→ **DATA SUPPLIED**
File: config.mk
export PLATFORM = sky130hd
export DESIGN_NAME = length_prefixed_deframer
export DESIGN_NICKNAME = d
export VERILOG_FILES = /design/src/lpd_pkg.sv /design/src/lpd_in_reg.sv /design/src/lpd_frame_ctrl.sv /design/src/lpd_out_reg.sv /design/src/length_prefixed_deframer.sv
export SDC_FILE = /design/constraint.sdc
export NUM_CORES = 1
export LEC_CHECK = 0
export BUFFER_PORTS_ARGS = -buffer_cell sky130_fd_sc_hd__buf_2
export CORE_ASPECT_RATIO = 0.75
export CORE_MARGIN = 1
export CORE_UTILIZATION = 36
export CTS_BUF_LIST = sky130_fd_sc_hd__clkbuf_16
export CTS_CLUSTER_DIAMETER = 120
export DETAILED_ROUTE_END_ITERATION = 12
export PLACE_DENSITY_LB_ADDON = 0.1
export SLEW_MARGIN = 20
export SYNTH_ARGS = -nofsm -noshare
export SYNTH_HDL_FRONTEND = slang
export SYNTH_SLANG_ARGS = --single-unit
export TNS_END_PERCENT = 30
File: constraint.sdc
create_clock -name clk -period 3.45 [get_ports clk]
set_clock_uncertainty 0.05 [all_clocks]
set_input_delay 0.1725 -clock clk [delete_from_list [all_inputs] [get_ports clk]]
set_output_delay 0.1725 -clock clk [all_outputs]
set_load 0.05 [all_outputs]
File: src/lpd_pkg.sv
// Shared types and constants for the length-prefixed deframer.
package lpd_pkg;

    typedef struct packed {
        logic       command;
        logic [7:0] byte_value;
    } in_item_t;

    typedef struct packed {
        logic [7:0]  body_byte;
        logic [1:0]  message_kind;
        logic [15:0] byte_offset;
        logic        first_of_message;
        logic        last_of_message;
    } out_item_t;

    typedef struct packed {
        logic      emit;
        out_item_t item;
    } emit_t;

    localparam logic CMD_DATA   = 1'b0;
    localparam logic CMD_RESYNC = 1'b1;

    localparam logic [1:0] KIND_ENTER   = 2'd0;
    localparam logic [1:0] KIND_REPLACE = 2'd1;
    localparam logic [1:0] KIND_CANCEL  = 2'd2;
    localparam logic [1:0] KIND_UNKNOWN = 2'd3;

    localparam logic [7:0] CHAR_ENTER   = 8'h4F;
    localparam logic [7:0] CHAR_REPLACE = 8'h55;
    localparam logic [7:0] CHAR_CANCEL  = 8'h58;

    function automatic logic [1:0] classify_kind(input logic [7:0] b);
        logic [1:0] k;
        case (b)
            CHAR_ENTER:   k = KIND_ENTER;
            CHAR_REPLACE: k = KIND_REPLACE;
            CHAR_CANCEL:  k = KIND_CANCEL;
            default:      k = KIND_UNKNOWN;
        endcase
        return k;
    endfunction

endpackage

File: src/lpd_in_reg.sv
// Input register stage holding one accepted item.
module lpd_in_reg (
    input  logic              clk,
    input  logic              rst_n,
    input  logic              item_valid,
    output logic              item_ready,
    input  lpd_pkg::in_item_t item,
    input  logic              take,
    output logic              stage_valid,
    output lpd_pkg::in_item_t stage_item
);

    logic              valid_reg;
    logic              valid_next;
    lpd_pkg::in_item_t item_reg;

    assign item_ready  = !valid_reg || take;
    assign valid_next  = item_ready ? item_valid : valid_reg;
    assign stage_valid = valid_reg;
    assign stage_item  = item_reg;

    always_ff @(posedge clk or negedge rst_n)
    begin
        if (!rst_n)
        begin
            valid_reg <= 1'b0;
        end
        else
        begin
            valid_reg <= valid_next;
        end
    end

    always_ff @(posedge clk)
    begin
        if (item_valid && item_ready)
        begin
            item_reg <= item;
        end
    end

endmodule

File: src/lpd_frame_ctrl.sv
// Framing state and per-item result logic.
module lpd_frame_ctrl (
    input  logic              clk,
    input  logic              rst_n,
    input  logic              stage_valid,
    input  lpd_pkg::in_item_t stage_item,
    input  logic              out_space,
    output logic              take,
    output lpd_pkg::emit_t    emit
);

    localparam logic [1:0] PH_LEN_HIGH = 2'd0;
    localparam logic [1:0] PH_LEN_LOW  = 2'd1;
    localparam logic [1:0] PH_BODY     = 2'd2;
    localparam logic [1:0] PH_UNUSED   = 2'd3;

    logic [1:0]  phase_reg;
    logic [1:0]  phase_next;
    logic [7:0]  length_high_reg;
    logic [7:0]  length_high_next;
    logic [15:0] bytes_left_reg;
    logic [15:0] bytes_left_next;
    logic [15:0] body_position_reg;
    logic [15:0] body_position_next;
    logic [1:0]  current_kind_reg;
    logic [1:0]  current_kind_next;

    logic        is_data;
    logic        in_body;
    logic        emit_want;
    logic        first;
    logic        last;
    logic [1:0]  kind;
    logic [15:0] len;

    assign is_data   = stage_item.command == lpd_pkg::CMD_DATA;
    assign in_body   = (phase_reg == PH_BODY) && (bytes_left_reg != 16'd0);
    assign emit_want = stage_valid && is_data && in_body;
    assign take      = stage_valid && (!emit_want || out_space);
    assign first     = body_position_reg == 16'd0;
    assign last      = bytes_left_reg == 16'd1;
    assign kind      = first ? lpd_pkg::classify_kind(stage_item.byte_value)
                             : current_kind_reg;
    assign len       = {length_high_reg, stage_item.byte_value};

    always_comb
    begin
        emit.emit                  = emit_want && out_space;
        emit.item.body_byte        = stage_item.byte_value;
        emit.item.message_kind     = kind;
        emit.item.byte_offset      = body_position_reg;
        emit.item.first_of_message = first;
        emit.item.last_of_message  = last;
    end

    always_comb
    begin
        phase_next         = phase_reg;
        length_high_next   = length_high_reg;
        bytes_left_next    = bytes_left_reg;
        body_position_next = body_position_reg;
        current_kind_next  = current_kind_reg;
        if (take)
        begin
            if (!is_data)
            begin
                phase_next         = PH_LEN_HIGH;
                length_high_next   = 8'd0;
                bytes_left_next    = 16'd0;
                body_position_next = 16'd0;
                current_kind_next  = lpd_pkg::KIND_ENTER;
            end
            else if (phase_reg == PH_LEN_LOW)
            begin
                if (len == 16'd0)
                begin
                    phase_next = PH_LEN_HIGH;
                end
                else
                begin
                    bytes_left_next    = len;
                    body_position_next = 16'd0;
                    phase_next         = PH_BODY;
                end
            end
            else if (!in_body)
            begin
                length_high_next = stage_item.byte_value;
                phase_next       = PH_LEN_LOW;
            end
            else
            begin
                current_kind_next = kind;
                bytes_left_next   = bytes_left_reg - 16'd1;
                if (last)
                begin
                    phase_next         = PH_LEN_HIGH;
                    body_position_next = 16'd0;
                end
                else
                begin
                    body_position_next = body_position_reg + 16'd1;
                end
            end
        end
    end

    always_ff @(posedge clk or negedge rst_n)
    begin
        if (!rst_n)
        begin
            phase_reg         <= PH_LEN_HIGH;
            length_high_reg   <= 8'd0;
            bytes_left_reg    <= 16'd0;
            body_position_reg <= 16'd0;
            current_kind_reg  <= lpd_pkg::KIND_ENTER;
        end
        else
        begin
            phase_reg         <= phase_next;
            length_high_reg   <= length_high_next;
            bytes_left_reg    <= bytes_left_next;
            body_position_reg <= body_position_next;
            current_kind_reg  <= current_kind_next;
        end
    end

    a_phase_used: assert property (@(posedge clk) disable iff (!rst_n)
        phase_reg != PH_UNUSED)
        else $error("unused phase entered");

    a_body_not_empty: assert property (@(posedge clk) disable iff (!rst_n)
        (phase_reg == PH_BODY) |-> (bytes_left_reg != 16'd0))
        else $error("body phase with no bytes left");

    a_header_position: assert property (@(posedge clk) disable iff (!rst_n)
        (phase_reg != PH_BODY) |-> (body_position_reg == 16'd0))
        else $error("body position not cleared outside body");

    a_last_closes: assert property (@(posedge clk) disable iff (!rst_n)
        (emit.emit && emit.item.last_of_message) |=> (phase_reg == PH_LEN_HIGH))
        else $error("message not closed after last byte");

endmodule

File: src/lpd_out_reg.sv
// Result register with valid/ready handshake.
module lpd_out_reg (
    input  logic               clk,
    input  logic               rst_n,
    input  lpd_pkg::emit_t     emit,
    output logic               out_space,
    output logic               result_valid,
    input  logic               result_ready,
    output lpd_pkg::out_item_t result
);

    logic               valid_reg;
    logic               valid_next;
    lpd_pkg::out_item_t item_reg;

    assign out_space    = !valid_reg || result_ready;
    assign valid_next   = out_space ? emit.emit : valid_reg;
    assign result_valid = valid_reg;
    assign result       = item_reg;

    always_ff @(posedge clk or negedge rst_n)
    begin
        if (!rst_n)
        begin
            valid_reg <= 1'b0;
        end
        else
        begin
            valid_reg <= valid_next;
        end
    end

    always_ff @(posedge clk)
    begin
        if (emit.emit)
        begin
            item_reg <= emit.item;
        end
    end

endmodule

File: src/length_prefixed_deframer.sv
// Top level of the 16-bit big-endian length-prefixed deframer.
//
//  channel | handshake                   | payload
//  --------+-----------------------------+---------------------------------
//  item    | item_valid / item_ready     | command, byte_value
//  result  | result_valid / result_ready | body_byte, message_kind,
//          |                             | byte_offset, first/last marks
//
// One item per cycle while no result stalls; the result register loads as a body
// item leaves the input register, so its result is valid after both registers.
// Header bytes, zero-length headers and resync commands give no result.
// Reset returns the framer to awaiting a length high byte.
// A stalled result holds the next body item in the input register, which then
// drops item_ready; header and command items still pass while a result waits.
module length_prefixed_deframer (
    input  logic               clk,
    input  logic               rst_n,
    input  logic               item_valid,
    output logic               item_ready,
    input  lpd_pkg::in_item_t  item,
    output logic               result_valid,
    input  logic               result_ready,
    output lpd_pkg::out_item_t result
);

    logic              stage_valid;
    lpd_pkg::in_item_t stage_item;
    logic              take;
    logic              out_space;
    lpd_pkg::emit_t    emit;

    lpd_in_reg u_in_reg (
        .clk         (clk),
        .rst_n       (rst_n),
        .item_valid  (item_valid),
        .item_ready  (item_ready),
        .item        (item),
        .take        (take),
        .stage_valid (stage_valid),
        .stage_item  (stage_item)
    );

    lpd_frame_ctrl u_frame_ctrl (
        .clk         (clk),
        .rst_n       (rst_n),
        .stage_valid (stage_valid),
        .stage_item  (stage_item),
        .out_space   (out_space),
        .take        (take),
        .emit        (emit)
    );

    lpd_out_reg u_out_reg (
        .clk          (clk),
        .rst_n        (rst_n),
        .emit         (emit),
        .out_space    (out_space),
        .result_valid (result_valid),
        .result_ready (result_ready),
        .result       (result)
    );

endmodule

==> flow_summary.json, run 1 <==
{
  "seqPwrFrac_pct": 37.5,
  "cts_sinks": 83,
  "slew_viol_final": 0,
  "grt_max_degree": 28,
  "path_class": "reg -> reg",
  "sw_frac_of_total_pct": 37.6,
  "arrival_ns": 2.78,
  "p_switching_uw": 1390,
  "synth_commonest_cells": "dfrtp_1, edfxtp_1, o21ai_0",
  "yosysTopAreaCell": "dfrtp_1",
  "critPathLaunchType": "flop",
  "power.internal_uw": 2300,
  "hold_viol_final": 0,
  "routabilityCongestion": 0.855,
  "grt_pass1_wl_mm": 16.5,
  "ctsResizeCount": 0,
  "rr_startpoint": "u_frame_ctrl.bytes_left_reg[0]",
  "dp.cells": 517,
  "drive_above_1_share_pct": 19.9,
  "nNetsFinal": 420,
  "largest_reg_flops": 28,
  "initial_utilization_pct": 37.5,
  "cts-root-buf": "clkbuf_16",
  "grt_overflow": 0,
  "leakage_uw": 0.00190,
  "setup_tns_ns": 0,
  "post_cts_buffers": 0,
  "hold_path_class": "in -> reg",
  "worstPathMaxFanout": 19,
  "synth_area_per_cell_um2": 11.3,
  "num_rows": 32,
  "cts_tree": "yes",
  "postSynthCellCount": 346,
  "drv_cap": 0,
  "worstHoldStart": "result_ready",
  "status": "complete, no violations",
  "cts_buffers": 9,
  "worstSkewPairLatency_ns": 0.33,
  "num_io_pins": 43,
  "netlist_area_um2": 3910,
  "dieArea_um2": 11300,
  "rsz0062_at_grt": "false",
  "grt_pass1_vias": 2942,
  "post-route-period-util_pct": 81.9,
  "die_w_um": 122,
  "vias": 3145,
  "crit_start": "u_frame_ctrl.bytes_left_reg[0]",
  "wl_mm": 10.3,
  "ys.flop_type": "dfrtp_1",
  "layout.cells.non_filler": 544,
  "areaGrowthSynthToFinish_pct": 20.4,
  "synth-seq-cells": 83,
  "synth.yosys.warnings": 0,
  "routedWlPerCell_um": 19.0,
  "antenna_found_initial": 0,
  "clk_pin_slew_ns": 0.06,
  "slew-limit-headroom_pct": 39.0,
  "ys_types": 55,
  "ir_worst_vdd_uv": 297,
  "max-clock-path-buffers": 2,
  "pwr-share-comb_pct": 35.5,
  "diodes": 0,
  "setup_viol": 0,
  "period_needed_ns": 2.82,
  "grt_usage_pct": 19.6,
  "clkPwrFrac_pct": 27.0,
  "fmax_mhz": 354,
  "hpwl_mm": 7.04,
  "cp.required_ns": 3.41,
  "yosysMostFrequentCell": "dfrtp_1",
  "async_flop_share_pct": 55.4,
  "drcViolationCount": 0,
  "avgViaCountPerCell": 5.78,
  "worst_slew_pin_slew_ns": 0.912,
  "io_buffers": 42,
  "ant_nets": 0,
  "ctsHtreeMaxLevel": 3,
  "power.density_nw_per_um2": 785,
  "yosysSeqAreaShare_pct": 57.9,
  "hold_buffers": 11,
  "drt-initial-drc-count": 396,
  "core_region_area_um2": 10400,
  "yosys.area.top_type_share_pct": 29.4,
  "yosys-top-cells-area": "dfrtp_1, edfxtp_1, o31ai_1",
  "synth_edf_count": 37,
  "synth_fp_nets": 363,
  "drtPass1Iterations": 5,
  "endpoint_kind": "flop",
  "die_h_um": 92.2
}
[area by class of cell]
cell class / count / area (um^2)
Clock buffer: 9 / 225
Clock inverter: 7 / 83.8
Tap cell: 136 / 170
Fill cell: 1001 / 5700
Multi-Input combinational cell: 232 / 1510
Inverter: 13 / 48.8
Timing Repair Buffer: 64 / 403
Sequential cell: 83 / 2260
[cells in the final DEF (no fill, tap or decap), drive strengths merged, types with 3 or more instances in the layout]
| cell type | n |
|---|---|
| o21ai | 34 |
| and2 | 3 |
| nand2b | 3 |
| and3 | 4 |
| a32oi | 5 |
| a21o | 4 |
| inv | 14 |
| nand4 | 3 |
| a211oi | 5 |
| nor4 | 11 |
| o31ai | 25 |
| a21oi | 13 |
| buf | 53 |
| dlygate4sd3 | 11 |
| clkinv | 4 |
| nor3 | 13 |
| or4 | 5 |
| nor2b | 4 |
| nand2 | 16 |
| edfxtp | 37 |
| clkbuf | 9 |
| a22o | 11 |
| a22oi | 8 |
| nand3 | 12 |
| nor2 | 20 |
| dfrtp | 46 |
| ha | 4 |
[power groups by stage]
stage	combinational, uW	sequential (uW)	clock (uW)
4_1_cts	1290	1380	1030
3_5_place_dp	1280	1400	0
6_report	1310	1380	999
2_1_floorplan	861	1410	0
3_3_place_gp	1280	1390	0
5_1_grt	1420	1410	1070
[final timing paths]
path	slack, ns	end	depth (start not counted)
setup / recovery	0.63	u_out_reg.result[3]	6
hold / removal	0.16	u_out_reg.result_valid	3
setup reg to reg	0.63	u_out_reg.result[3]	6
hold reg to reg	0.46	u_frame_ctrl.current_kind_reg[0]	1
max in group asynchronous	2.27	u_frame_ctrl.current_kind_reg[1]	3
min in group asynchronous	0.31	u_frame_ctrl.body_position_reg[0]	2
[per-stage QoR]
stage               hold slack [ns]  instance area, um^2  power [uW]  setup WS [ns]  utilization, %
floorplan                    -0.173                 3910        2270          0.319               -
global placement              0.138                 4290        2680          0.763            41.2
detailed placement            0.140                 4290        2670          0.624            41.2
CTS                           0.152                 4710        3710          0.600            45.2
global route                  0.173                 4710        3890          0.364            45.2
finish                        0.158                 4710        3690          0.626            45.2
[worst max-delay path, cell delays in order (launching register included)]
cell      delay, ns
dfrtp_1        0.41
inv_1          0.08
ha_1           0.30
and2_1         0.19
a21boi_0       0.42
nor2b_2        0.62
buf_4          0.42
[per-layer routing]
metal | global-route usage (%) | vias up | wire (um) | share of wire [%]
li1 | - | 1470 | - | -
met3 | 4.29 | 11 | 690 | 6.7
met5 | 0 | - | 0 | 0
met4 | 5.18 | 0 | 116 | 1.1
met2 | 25.0 | 125 | 4120 | 40
met1 | 32.0 | 1539 | 5400 | 52
[cells by family (layout without fill, tap and decap cells)]
kind of cell	after synthesis	in the layout	synth area share, %
adder cells (fa/ha/maj)	4	4	1.28
buffers and inverters	31	93	3.49
AND/OR/NAND/NOR	103	103	14.2
multiplexers	1	1	0.288
AO/OA/AOI/OAI	124	124	22.9
flip-flops	83	83	57.9
Power figures use the tool's default switching activity.
==> inputs of run 2 (changes only) <==
- clock period: 3.45 -> 2.8 ns (I/O delays scaled with it)
==> run 2 against run 1 <==
  * Die area is the same
  * Core utilization up 1.6 points
  * Total power is 32% higher
  * Sequential cell count unchanged
  * Sequential power up 24%
  * Non-clock buffer count up 9
  * Hold slack lost 0.012 ns
  * Sequential share of layout area is 1.7 points lower
  * Cell count increased by 1.7%
  * Register-to-register slack got worse by 0.30 ns
==> flow_summary.json, run 2 (synthesis results as in run 1) <==
{
  "worst_slew_pin_slew_ns": 0.760,
  "critPathTopFamily": "simple AND/OR/NAND/NOR gates",
  "routedWlPerCell_um": 18.8,
  "cp.required_ns": 2.61,
  "place_area_um2": 4390,
  "fill_cells": 957,
  "holdPathStages": 3,
  "post_cts_buffers": 0,
  "ant_nets": 0,
  "status": "complete, no violations",
  "r2r_end": "u_in_reg.stage_item[3]",
  "hpwl_mm": 7.18,
  "min_to": "u_out_reg.result_valid",
  "antenna_found_initial": 0,
  "cts_tree": "yes",
  "worst_path_most_repeated_cell": "or4_4",
  "final_common_cell": "dfrtp_1",
  "drtPass1Iterations": 5,
  "initial_utilization_pct": 37.5,
  "max-clock-path-buffers": 2,
  "rr_startpoint": "u_frame_ctrl.bytes_left_reg[12]",
  "dieArea_um2": 11300,
  "slew-limit-headroom_pct": 49.1,
  "clk_pin_slew_ns": 0.06,
  "leakage_uw": 0.00198,
  "cp_cell_sequence": "or4_4 -> or4_4 -> o21ai_4 -> nor3_1 -> inv_1 -> clkbuf_4",
  "areaGrowthSynthToFinish_pct": 24.7,
  "diodes": 0,
  "setup_tns_ns": 0,
  "reg2reg_slack_ns": 0.33,
  "fin_hold_ws_ns": 0.146,
  "final_util_pct": 46.8,
  "grt_max_degree": 47,
  "critPathLaunchType": "flop",
  "grt_pass1_vias": 3002,
  "wl_mm": 10.4,
  "hold_path_class": "in -> reg",
  "io_buffers": 42,
  "slew_viol_final": 0,
  "avgViaCountPerCell": 5.70,
  "cts_buffers": 9,
  "drv_cap": 0,
  "core_region_area_um2": 10400,
  "mostFrequentLayoutCells": "dfrtp_1, buf_2, edfxtp_1",
  "largest_reg_flops": 28,
  "cts-root-buf": "clkbuf_16",
  "post-route-period-util_pct": 93.9,
  "routabilityCongestion": 0.794,
  "vias": 3150,
  "worstPathMaxFanout": 5,
  "grt_pass1_wl_mm": 17.1,
  "hold_viol_final": 0,
  "fmax_mhz": 380,
  "path_buf_inv": 2,
  "drt-initial-drc-count": 268,
  "grt_overflow": 0,
  "path_class": "reg -> out",
  "setup_viol": 0,
  "worstHoldStart": "result_ready",
  "critPathMaxStageDelay_ns": 0.56,
  "ctsHtreeMaxLevel": 3,
  "power.density_nw_per_um2": 1000,
  "regArea_um2": 2260,
  "nNetsFinal": 429,
  "drcViolationCount": 0,
  "arrival_ns": 2.44,
  "slowest_stage": "or4_4",
  "rsz0062_at_grt": "false",
  "fin_area_um2": 4870,
  "num_rows": 32,
  "period_needed_ns": 2.63,
  "ir_worst_vdd_uv": 499,
  "reg2reg_depth": 6,
  "endpoint_kind": "primary output",
  "multiInputGateArea_um2": 1520,
  "num_io_pins": 43,
  "cts_sinks": 83,
  "die_w_um": 122,
  "worstSkewPairLatency_ns": 0.34,
  "grt_usage_pct": 20.4,
  "die_h_um": 92.2,
  "drive_above_1_share_pct": 21.8
}
-- run 2: cell types whose count changed in the layout (fill, tap and decap cells not counted) --
cell,before,now
buf_12,0,3
buf_2,42,40
buf_4,11,18
bufinv_16,2,4
clkbuf_4,0,1
clkinv_2,4,1
inv_1,14,15
or3_1,2,1
or3_4,0,1
or4_1,4,3
or4_4,1,2
-- run 2: area by class of cell --
| class | instances | area share, % |
|---|---|---|
| Timing Repair Buffer | 73 | 10.5 |
| Tap cell | 136 | 3.49 |
| Sequential cell | 83 | 46.4 |
| Multi-Input combinational cell | 232 | 31.2 |
| Inverter | 13 | 1.00 |
| Clock buffer | 9 | 4.62 |
| Clock inverter | 7 | 2.72 |
-- run 2: timing repair --
item / 4_1_cts / 5_1_grt
hold buffers: 11 / 0
resized for setup: 0 / 3
endpoints found under the setup margin: 0 / 1
hold endpoints to repair: 56 / 0
-- run 2: per-layer routing --
metal | GRT usage [%] | vias to the layer above | part of all wire (%)
li1 | - | 1491 | -
met1 | 33.3 | 1552 | 54
met2 | 24.9 | 101 | 39
met3 | 6.28 | 6 | 6.2
met4 | 4.88 | 0 | 0.63
met5 | 0 | - | 0
-- run 2: how the worst max path moves through the flow --
stage / start / end / depth (start not counted)
after floorplan: u_frame_ctrl.bytes_left_reg[7] / u_in_reg.stage_item[0] / 6
after CTS: u_frame_ctrl.bytes_left_reg[6] / item_ready / 6
after detailed placement: u_frame_ctrl.bytes_left_reg[12] / u_in_reg.stage_item[5] / 6
after global routing: u_frame_ctrl.bytes_left_reg[12] / item_ready / 6
final: u_frame_ctrl.bytes_left_reg[12] / item_ready / 6
after global placement: u_frame_ctrl.bytes_left_reg[12] / u_in_reg.stage_item[0] / 6
-- run 2: stage by stage --
stage | setup WS, ns | cells | total power [uW]
6_report | 0.171 | 553 | 4870
5_1_grt | 0.0417 | 553 | 5160
3_3_place_gp | 0.330 | 526 | 3400
2_1_floorplan | 0.192 | 346 | 2800
3_5_place_dp | 0.302 | 526 | 3400
4_1_cts | 0.107 | 553 | 4850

→ **EXERCISE PROMPT**
The line with "set_output_delay 0.1725 -clock" is the last to include; transcribe exactly every line from the top of the material above down to it.

→ **ANSWER AREA**
File: config.mk
export PLATFORM = sky130hd
export DESIGN_NAME = length_prefixed_deframer
export DESIGN_NICKNAME = d
export VERILOG_FILES = /design/src/lpd_pkg.sv /design/src/lpd_in_reg.sv /design/src/lpd_frame_ctrl.sv /design/src/lpd_out_reg.sv /design/src/length_prefixed_deframer.sv
export SDC_FILE = /design/constraint.sdc
export NUM_CORES = 1
export LEC_CHECK = 0
export BUFFER_PORTS_ARGS = -buffer_cell sky130_fd_sc_hd__buf_2
export CORE_ASPECT_RATIO = 0.75
export CORE_MARGIN = 1
export CORE_UTILIZATION = 36
export CTS_BUF_LIST = sky130_fd_sc_hd__clkbuf_16
export CTS_CLUSTER_DIAMETER = 120
export DETAILED_ROUTE_END_ITERATION = 12
export PLACE_DENSITY_LB_ADDON = 0.1
export SLEW_MARGIN = 20
export SYNTH_ARGS = -nofsm -noshare
export SYNTH_HDL_FRONTEND = slang
export SYNTH_SLANG_ARGS = --single-unit
export TNS_END_PERCENT = 30
File: constraint.sdc
create_clock -name clk -period 3.45 [get_ports clk]
set_clock_uncertainty 0.05 [all_clocks]
set_input_delay 0.1725 -clock clk [delete_from_list [all_inputs] [get_ports clk]]
set_output_delay 0.1725 -clock clk [all_outputs]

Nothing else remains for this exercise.